Show every line from the entries that follow which holds the word "constraint".

▸ Source information

____________________

## config.mk

```make
export PLATFORM = sky130hd
export DESIGN_NAME = infix_to_postfix_converter
export DESIGN_NICKNAME = d
export VERILOG_FILES = /design/src/hdl/ipc_pkg.sv /design/src/hdl/infix_to_postfix_converter.sv
export SDC_FILE = /design/constraint.sdc
export NUM_CORES = 1
export LEC_CHECK = 0
export ABC_AREA = 1
export BUFFER_PORTS_ARGS = -buffer_cell sky130_fd_sc_hd__buf_4
export CORE_MARGIN = 4
export CORE_UTILIZATION = 35
export DETAILED_ROUTE_END_ITERATION = 12
export SLEW_MARGIN = 5
export SYNTH_ARGS = -nofsm -noshare
export SYNTH_HDL_FRONTEND = slang
export SYNTH_SLANG_ARGS = --single-unit
```

## constraint.sdc

```tcl
create_clock -name clock -period 8.05 [get_ports clock]
set_input_delay 2.0125 -clock clock [delete_from_list [all_inputs] [get_ports clock]]
set_output_delay 2.0125 -clock clock [all_outputs]
set_load 0.03 [all_outputs]
```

____________________

▸ Answer section
export SDC_FILE = /design/constraint.sdc
## constraint.sdc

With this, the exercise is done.